Edgar-Jones: "I love the saying, 'Take it seriously, but wear it lightly,' which is really nice because it's like throwing everything into a role, but ultimately wearing it lightly and enjoying it." 
Newman: "My plumber just gave me the best piece of advice I've heard in a long time: “You get a leak, you fix it. One leak at a time.” For every problem you have, you don't let your mind spiral into, This is going to turn into the biggest catastrophe. That's what got us through production — you fix one problem at a time."

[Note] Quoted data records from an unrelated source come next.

[config.mk]
export PLATFORM = sky130hd
export DESIGN_NAME = dct_pingpong_ctrl
export DESIGN_NICKNAME = d
export VERILOG_FILES = /design/src/rtl/dct_pingpong_ctrl.sv
export SDC_FILE = /design/constraint.sdc
export NUM_CORES = 1
export LEC_CHECK = 0
export ABC_CLOCK_PERIOD_IN_PS = 2310
export BUFFER_PORTS_ARGS = -buffer_cell sky130_fd_sc_hd__buf_4
export CORE_MARGIN = 3
export CORE_UTILIZATION = 40
export CTS_CLUSTER_SIZE = 20
export DETAILED_ROUTE_END_ITERATION = 16
export HOLD_SLACK_MARGIN = 0.15
export PLACE_DENSITY = 0.74
export SKIP_LAST_GASP = 1
export SLEW_MARGIN = 20
export SYNTH_ARGS = -nofsm -noshare
export SYNTH_HDL_FRONTEND = slang
export SYNTH_SLANG_ARGS = --single-unit
[constraint.sdc]
create_clock -name clk -period 2.31 [get_ports clk]
set_input_delay 0.3465 -clock clk [delete_from_list [all_inputs] [get_ports clk]]
set_output_delay 0.3465 -clock clk [all_outputs]
set_load 0.02 [all_outputs]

Owens: "I grew up in south Georgia and I was lucky to have a mother who was an outside girl, and she wanted me to experience nature. She'd say to me, 'Go way out yonder where the crawdads sing.' And so, of course, that's where the expression came from. Another thing that my mother taught me, which is an expression that I feel like has meant a lot to me over my life, is: “Don't be scared, but don't be stupid.” She's talking about the woods — when you're walking in the woods, don't be afraid of snakes, but don't do something stupid so that you might step on one. And it's the same with life. Go out there, experience life, and don't be scared, but don't do something stupid."
The movie features a new Taylor Swift song, “Carolina.” Who’s the biggest Swiftie here? 
Edgar-Jones: "I fell to a heap on the floor when I found out that Taylor had done a song." 
Owens: "Anyone who knows me would say that I'm very seldom speechless. But I was actually speechless when they told me. I thought, Taylor Swift knows about my book? I think the song is beautiful. I could not have imagined a better song. To me, it combines the haunting music of nature with the human heart."